◆ **ABOUT THIS EXERCISE**
The entries that follow include a run beginning at the line with "Operators by class" and ending at the line with "and width (number)"; restate that run word for word and leave the rest out.

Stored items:
______________________________
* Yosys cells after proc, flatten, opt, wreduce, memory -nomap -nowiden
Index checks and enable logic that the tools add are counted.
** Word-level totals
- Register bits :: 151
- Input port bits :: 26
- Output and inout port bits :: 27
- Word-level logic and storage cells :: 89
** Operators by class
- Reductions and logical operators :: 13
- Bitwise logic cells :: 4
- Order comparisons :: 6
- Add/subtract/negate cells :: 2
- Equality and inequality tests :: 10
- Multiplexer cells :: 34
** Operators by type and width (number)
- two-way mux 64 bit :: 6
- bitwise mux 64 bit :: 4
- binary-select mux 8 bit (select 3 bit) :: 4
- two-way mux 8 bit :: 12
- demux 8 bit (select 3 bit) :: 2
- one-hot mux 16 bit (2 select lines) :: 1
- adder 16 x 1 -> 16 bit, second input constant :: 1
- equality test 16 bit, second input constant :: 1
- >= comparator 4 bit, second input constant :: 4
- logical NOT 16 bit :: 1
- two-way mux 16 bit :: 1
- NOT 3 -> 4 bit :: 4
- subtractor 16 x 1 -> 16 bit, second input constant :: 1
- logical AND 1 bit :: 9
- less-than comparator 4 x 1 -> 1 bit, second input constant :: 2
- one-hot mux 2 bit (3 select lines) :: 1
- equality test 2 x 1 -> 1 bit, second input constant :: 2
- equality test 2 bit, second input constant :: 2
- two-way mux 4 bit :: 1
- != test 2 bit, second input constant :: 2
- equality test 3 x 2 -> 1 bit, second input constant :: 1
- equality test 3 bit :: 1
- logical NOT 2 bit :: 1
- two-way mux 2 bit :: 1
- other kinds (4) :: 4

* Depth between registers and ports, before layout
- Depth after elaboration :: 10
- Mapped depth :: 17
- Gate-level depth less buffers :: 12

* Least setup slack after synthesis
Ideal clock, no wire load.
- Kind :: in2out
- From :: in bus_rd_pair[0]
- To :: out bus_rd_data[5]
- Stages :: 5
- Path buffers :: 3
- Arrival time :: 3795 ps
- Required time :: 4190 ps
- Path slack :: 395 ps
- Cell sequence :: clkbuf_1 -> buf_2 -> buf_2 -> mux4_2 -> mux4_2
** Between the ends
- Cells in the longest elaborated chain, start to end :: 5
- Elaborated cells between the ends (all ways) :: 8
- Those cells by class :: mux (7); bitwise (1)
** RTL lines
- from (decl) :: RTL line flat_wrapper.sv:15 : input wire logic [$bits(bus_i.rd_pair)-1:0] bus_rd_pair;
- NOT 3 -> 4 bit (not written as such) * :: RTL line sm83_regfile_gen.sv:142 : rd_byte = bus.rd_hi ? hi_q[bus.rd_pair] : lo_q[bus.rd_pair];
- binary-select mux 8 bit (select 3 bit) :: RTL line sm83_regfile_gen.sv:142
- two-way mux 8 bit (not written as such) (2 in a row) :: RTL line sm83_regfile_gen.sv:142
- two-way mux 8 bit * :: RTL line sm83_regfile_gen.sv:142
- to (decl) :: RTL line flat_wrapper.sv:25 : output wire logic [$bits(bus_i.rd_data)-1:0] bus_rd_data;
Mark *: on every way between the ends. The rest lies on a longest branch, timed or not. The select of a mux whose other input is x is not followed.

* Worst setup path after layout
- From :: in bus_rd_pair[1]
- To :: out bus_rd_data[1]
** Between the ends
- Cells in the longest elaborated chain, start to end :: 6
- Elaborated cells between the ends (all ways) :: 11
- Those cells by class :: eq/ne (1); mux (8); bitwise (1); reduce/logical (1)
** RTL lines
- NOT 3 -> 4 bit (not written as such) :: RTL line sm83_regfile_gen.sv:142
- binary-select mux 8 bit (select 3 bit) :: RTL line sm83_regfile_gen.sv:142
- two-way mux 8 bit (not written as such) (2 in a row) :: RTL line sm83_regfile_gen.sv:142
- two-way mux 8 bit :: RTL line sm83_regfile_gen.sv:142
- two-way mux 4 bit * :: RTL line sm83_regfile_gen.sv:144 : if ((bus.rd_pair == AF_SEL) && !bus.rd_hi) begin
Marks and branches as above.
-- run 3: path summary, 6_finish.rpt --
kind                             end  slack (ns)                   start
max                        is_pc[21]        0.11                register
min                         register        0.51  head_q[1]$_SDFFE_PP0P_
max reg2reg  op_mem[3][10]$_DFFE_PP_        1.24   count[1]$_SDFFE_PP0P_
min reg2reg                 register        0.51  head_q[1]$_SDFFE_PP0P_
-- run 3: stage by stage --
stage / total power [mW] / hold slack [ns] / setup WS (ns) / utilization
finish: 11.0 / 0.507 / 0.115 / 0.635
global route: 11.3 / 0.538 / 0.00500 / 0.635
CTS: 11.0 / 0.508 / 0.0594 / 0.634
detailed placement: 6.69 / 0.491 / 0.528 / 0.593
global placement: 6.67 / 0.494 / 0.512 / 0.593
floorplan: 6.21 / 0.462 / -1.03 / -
### src/rtl/mips_pkg.sv
// Shared MIPS pipeline definitions: reset/NOP constants, word size, and the
// IF/ID bundle that the decode stage reuses.
package mips_pkg;

  localparam logic [31:0] RESET_PC   = 32'h0000_0000;
  localparam logic [31:0] NOP_INSTR  = 32'h0000_0000;  // sll $0,$0,0
  localparam int unsigned WORD_BYTES = 4;

  typedef struct packed {
    logic [31:0] pc;
    logic [31:0] pc_plus4;
    logic [31:0] instr;
    logic        valid;
  } if_id_t;

  // Clear the byte-offset bits so a PC can never become misaligned.
  function automatic logic [31:0] align_word(input logic [31:0] addr);
    return {addr[31:2], 2'b00};
  endfunction

endpackage

### src/rtl/fetch_stage_if.sv
// Instruction-memory port: the fetch stage drives a byte address and the
// combinational ROM returns the instruction word at that address.
interface fetch_stage_if;

  logic [31:0] imem_addr;
  logic [31:0] imem_instr;

  modport master (output imem_addr, input imem_instr);
  modport slave  (input imem_addr, output imem_instr);

endinterface

### src/rtl/fetch_stage_if_id_reg.sv
// IF/ID pipeline register: load-enable hold, synchronous flush to a NOP
// bundle, synchronous active-high reset. Flush takes priority over load.
module if_id_reg
  import mips_pkg::*;
#(
  parameter logic [31:0] NOP_INSTR_P = mips_pkg::NOP_INSTR
) (
  input  logic   clk,
  input  logic   rst,
  input  logic   load_en,
  input  logic   flush,
  input  if_id_t d,
  output if_id_t q
);

  if_id_t q_q, q_d;
  if_id_t nop_bundle;

  assign nop_bundle = '{pc: 32'h0, pc_plus4: 32'h0, instr: NOP_INSTR_P, valid: 1'b0};

  // Next-state select: flush to NOP, load a new bundle, or hold.
  always_comb begin
    // NOTE: default assigned first so every path drives q_d and no latch is inferred.
    q_d = q_q;
    if (flush) begin
      q_d = nop_bundle;
    end else if (load_en) begin
      q_d = d;
    end
  end

  // Register update with synchronous reset.
  always_ff @(posedge clk) begin
    // NOTE: non-blocking assignments keep every flop sampling pre-edge values.
    if (rst) begin
      q_q <= nop_bundle;
    end else begin
      q_q <= q_d;
    end
  end

  assign q = q_q;

endmodule
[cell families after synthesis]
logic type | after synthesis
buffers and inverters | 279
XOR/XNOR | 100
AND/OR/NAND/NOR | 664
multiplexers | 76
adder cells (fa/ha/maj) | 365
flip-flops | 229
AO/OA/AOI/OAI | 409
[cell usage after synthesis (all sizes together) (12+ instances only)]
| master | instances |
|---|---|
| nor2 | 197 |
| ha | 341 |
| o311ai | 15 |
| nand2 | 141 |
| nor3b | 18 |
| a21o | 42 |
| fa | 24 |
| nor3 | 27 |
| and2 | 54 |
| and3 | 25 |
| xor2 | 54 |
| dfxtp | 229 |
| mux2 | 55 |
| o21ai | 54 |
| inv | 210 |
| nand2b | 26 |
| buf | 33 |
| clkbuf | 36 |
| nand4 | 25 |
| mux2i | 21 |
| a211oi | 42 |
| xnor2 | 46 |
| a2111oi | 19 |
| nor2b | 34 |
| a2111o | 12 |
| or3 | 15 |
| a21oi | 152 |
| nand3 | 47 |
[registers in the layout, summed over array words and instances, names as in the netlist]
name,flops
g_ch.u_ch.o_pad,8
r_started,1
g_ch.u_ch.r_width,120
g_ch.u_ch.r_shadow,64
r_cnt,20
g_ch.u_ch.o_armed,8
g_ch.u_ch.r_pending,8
==> config.mk <==
export PLATFORM = sky130hd
export DESIGN_NAME = program_loader_flat
export DESIGN_NICKNAME = d
export VERILOG_FILES = /design/src/rtl/program_loader_if.sv /design/src/rtl/program_loader.sv /design/src/flat_wrapper.sv
export SDC_FILE = /design/constraint.sdc
export NUM_CORES = 1
export LEC_CHECK = 0
export BUFFER_PORTS_ARGS = -buffer_cell sky130_fd_sc_hd__buf_2
export CAP_MARGIN = 20
export CORE_MARGIN = 4
export CORE_UTILIZATION = 62
export CTS_CLUSTER_DIAMETER = 200
export DETAILED_ROUTE_END_ITERATION = 10
export GPL_ROUTABILITY_DRIVEN = 0
export PLACE_DENSITY_LB_ADDON = 0.2
export RECOVER_POWER = 25
export SLEW_MARGIN = 25
export SYNTH_ARGS = -nofsm -noshare
export SYNTH_HDL_FRONTEND = slang
export SYNTH_SLANG_ARGS = --single-unit
==> constraint.sdc <==
create_clock -name CLK -period 5.69 [get_ports CLK]
set_clock_uncertainty 0.2 [all_clocks]
set_input_delay 0 -clock CLK [delete_from_list [all_inputs] [get_ports CLK]]
set_output_delay 0 -clock CLK [all_outputs]
set_load 0.05 [all_outputs]
**src/rtl/alu_defs.sv**
```systemverilog
// ============================================================================
// Module   : alu_defs
// Brief    : Function codes and state encoding shared by the bit-serial ALU
//            driver, the ALU_1bit slice and the ALU control.
// Revision : 1.0 - initial release
// ============================================================================
`default_nettype none

package alu_defs;

  // Function codes (MIPS R-type funct field)
  localparam logic [5:0] FN_AND = 6'b100100;
  localparam logic [5:0] FN_OR  = 6'b100101;
  localparam logic [5:0] FN_ADD = 6'b100000;
  localparam logic [5:0] FN_SUB = 6'b100010;
  localparam logic [5:0] FN_SLT = 6'b101010;

  // Driver state encoding
  localparam logic [1:0] ST_IDLE  = 2'd0;
  localparam logic [1:0] ST_RUN   = 2'd1;
  localparam logic [1:0] ST_FINAL = 2'd2;

  // True for the five function codes the slice understands.
  function automatic logic is_legal_funct(input logic [5:0] f);
    return (f == FN_AND) || (f == FN_OR) || (f == FN_ADD) ||
           (f == FN_SUB) || (f == FN_SLT);
  endfunction

  // SUB and SLT run as A + ~B + 1, so the carry chain starts at 1.
  function automatic logic uses_borrow(input logic [5:0] f);
    return (f == FN_SUB) || (f == FN_SLT);
  endfunction

endpackage

`default_nettype wire

```
**src/rtl/ALU_1bit.sv**
```systemverilog
// ============================================================================
// Module   : ALU_1bit
// Brief    : Single-bit ALU slice. AND/OR are bitwise; ADD is a full adder;
//            SUB/SLT add the inverted B bit (the caller supplies cin=1 at
//            bit 0). SLT output here is the raw subtraction bit.
// Revision : 1.0 - initial release
// ============================================================================
`default_nettype none

module ALU_1bit
  import alu_defs::*;
(
  input  logic       dataA,
  input  logic       dataB,
  input  logic [5:0] Signal,
  input  logic       cin,
  output logic       dataOut,
  output logic       cout
);

  logic w_b;

  // Per-bit function select; arithmetic ops share one full adder.
  always_comb begin
    w_b     = dataB;
    dataOut = 1'b0;
    cout    = 1'b0;
    case (Signal)
      FN_AND: dataOut = dataA & dataB;
      FN_OR:  dataOut = dataA | dataB;
      FN_ADD, FN_SUB, FN_SLT: begin
        w_b     = (Signal == FN_ADD) ? dataB : ~dataB;
        dataOut = dataA ^ w_b ^ cin;
        cout    = (dataA & w_b) | (dataA & cin) | (w_b & cin);
      end
      default: ;
    endcase
  end

endmodule

`default_nettype wire

```
**src/rtl/serial_alu_driver.sv**
```systemverilog
// ============================================================================
// Module   : serial_alu_driver
// Brief    : Issues one WIDTH-bit ALU operation as WIDTH single-bit steps
//            through one ALU_1bit slice, then forms SLT, zero and overflow.
// Revision : 1.0 - initial release
// ============================================================================
`default_nettype none

module serial_alu_driver
  import alu_defs::*;
#(
  parameter int WIDTH = 32
) (
  input  logic             clk,
  input  logic             rst_n,
  input  logic             start,
  input  logic [WIDTH-1:0] op_a,
  input  logic [WIDTH-1:0] op_b,
  input  logic [5:0]       funct,
  output logic             ready,
  output logic             done,
  output logic [WIDTH-1:0] result,
  output logic             zero,
  output logic             overflow,
  output logic             err
);

  localparam int CW = $clog2(WIDTH);

  logic [1:0]       r_state;
  logic [CW-1:0]    r_cnt;
  logic [WIDTH-1:0] r_a;
  logic [WIDTH-1:0] r_b;
  logic [WIDTH-1:0] r_work;
  logic [5:0]       r_funct;
  logic             r_carry;
  logic             r_cin_msb;
  logic             r_illegal_wait;
  logic             r_done;
  logic [WIDTH-1:0] r_result;
  logic             r_zero;
  logic             r_ovf;
  logic             r_err;

  logic             w_bit_a;
  logic             w_bit_b;
  logic             w_slice_out;
  logic             w_slice_cout;
  logic             w_last;
  logic             w_v;
  logic [WIDTH-1:0] w_fin_result;
  logic             w_fin_ovf;

  assign w_bit_a = r_a[r_cnt];
  assign w_bit_b = r_b[r_cnt];
  assign w_last  = (r_cnt == CW'(WIDTH - 1));

  ALU_1bit u_slice (
    .dataA   (w_bit_a),
    .dataB   (w_bit_b),
    .Signal  (r_funct),
    .cin     (r_carry),
    .dataOut (w_slice_out),
    .cout    (w_slice_cout)
  );

  // Word-level result and overflow, valid while in FINAL.
  always_comb begin
    w_v          = r_cin_msb ^ r_carry;
    w_fin_result = r_work;
    w_fin_ovf    = 1'b0;
    case (r_funct)
      FN_SLT:         w_fin_result = {{(WIDTH-1){1'b0}}, r_work[WIDTH-1] ^ w_v};
      FN_ADD, FN_SUB: w_fin_ovf    = w_v;
      FN_AND, FN_OR:  ;
      default:        w_fin_result = '0;
    endcase
  end

  // Control FSM, bit-serial datapath and output registers.
  always_ff @(posedge clk or negedge rst_n) begin
    if (!rst_n) begin
      r_state        <= ST_IDLE;
      r_cnt          <= '0;
      r_a            <= '0;
      r_b            <= '0;
      r_work         <= '0;
      r_funct        <= '0;
      r_carry        <= 1'b0;
      r_cin_msb      <= 1'b0;
      r_illegal_wait <= 1'b0;
      r_done         <= 1'b0;
      r_result       <= '0;
      r_zero         <= 1'b0;
      r_ovf          <= 1'b0;
      r_err          <= 1'b0;
    end else begin
      r_done <= 1'b0;
      case (r_state)
        ST_IDLE: begin
          if (start) begin
            r_a     <= op_a;
            r_b     <= op_b;
            r_funct <= funct;
            r_cnt   <= '0;
            r_carry <= uses_borrow(funct);
            r_err   <= 1'b0;
            r_ovf   <= 1'b0;
            if (is_legal_funct(funct)) begin
              r_state <= ST_RUN;
            end else begin
              // Illegal ops idle one extra cycle so done lands two edges
              // after accept, matching the legacy control timing.
              r_state        <= ST_FINAL;
              r_illegal_wait <= 1'b1;
            end
          end
        end
        ST_RUN: begin
          r_work[r_cnt] <= w_slice_out;
          r_carry       <= w_slice_cout;
          r_cnt         <= r_cnt + CW'(1);
          if (w_last) begin
            r_cin_msb <= r_carry;
            r_state   <= ST_FINAL;
          end
        end
        ST_FINAL: begin
          if (r_illegal_wait) begin
            r_illegal_wait <= 1'b0;
          end else begin
            r_result <= w_fin_result;
            r_zero   <= (w_fin_result == '0);
            r_ovf    <= w_fin_ovf;
            r_err    <= ~is_legal_funct(r_funct);
            r_done   <= 1'b1;
            r_state  <= ST_IDLE;
          end
        end
        default: r_state <= ST_IDLE;
      endcase
    end
  end

  assign ready    = (r_state == ST_IDLE);
  assign done     = r_done;
  assign result   = r_result;
  assign zero     = r_zero;
  assign overflow = r_ovf;
  assign err      = r_err;

endmodule

`default_nettype wire

```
______________________________
◆ **ANSWER SECTION**
** Operators by class
- Reductions and logical operators :: 13
- Bitwise logic cells :: 4
- Order comparisons :: 6
- Add/subtract/negate cells :: 2
- Equality and inequality tests :: 10
- Multiplexer cells :: 34
** Operators by type and width (number)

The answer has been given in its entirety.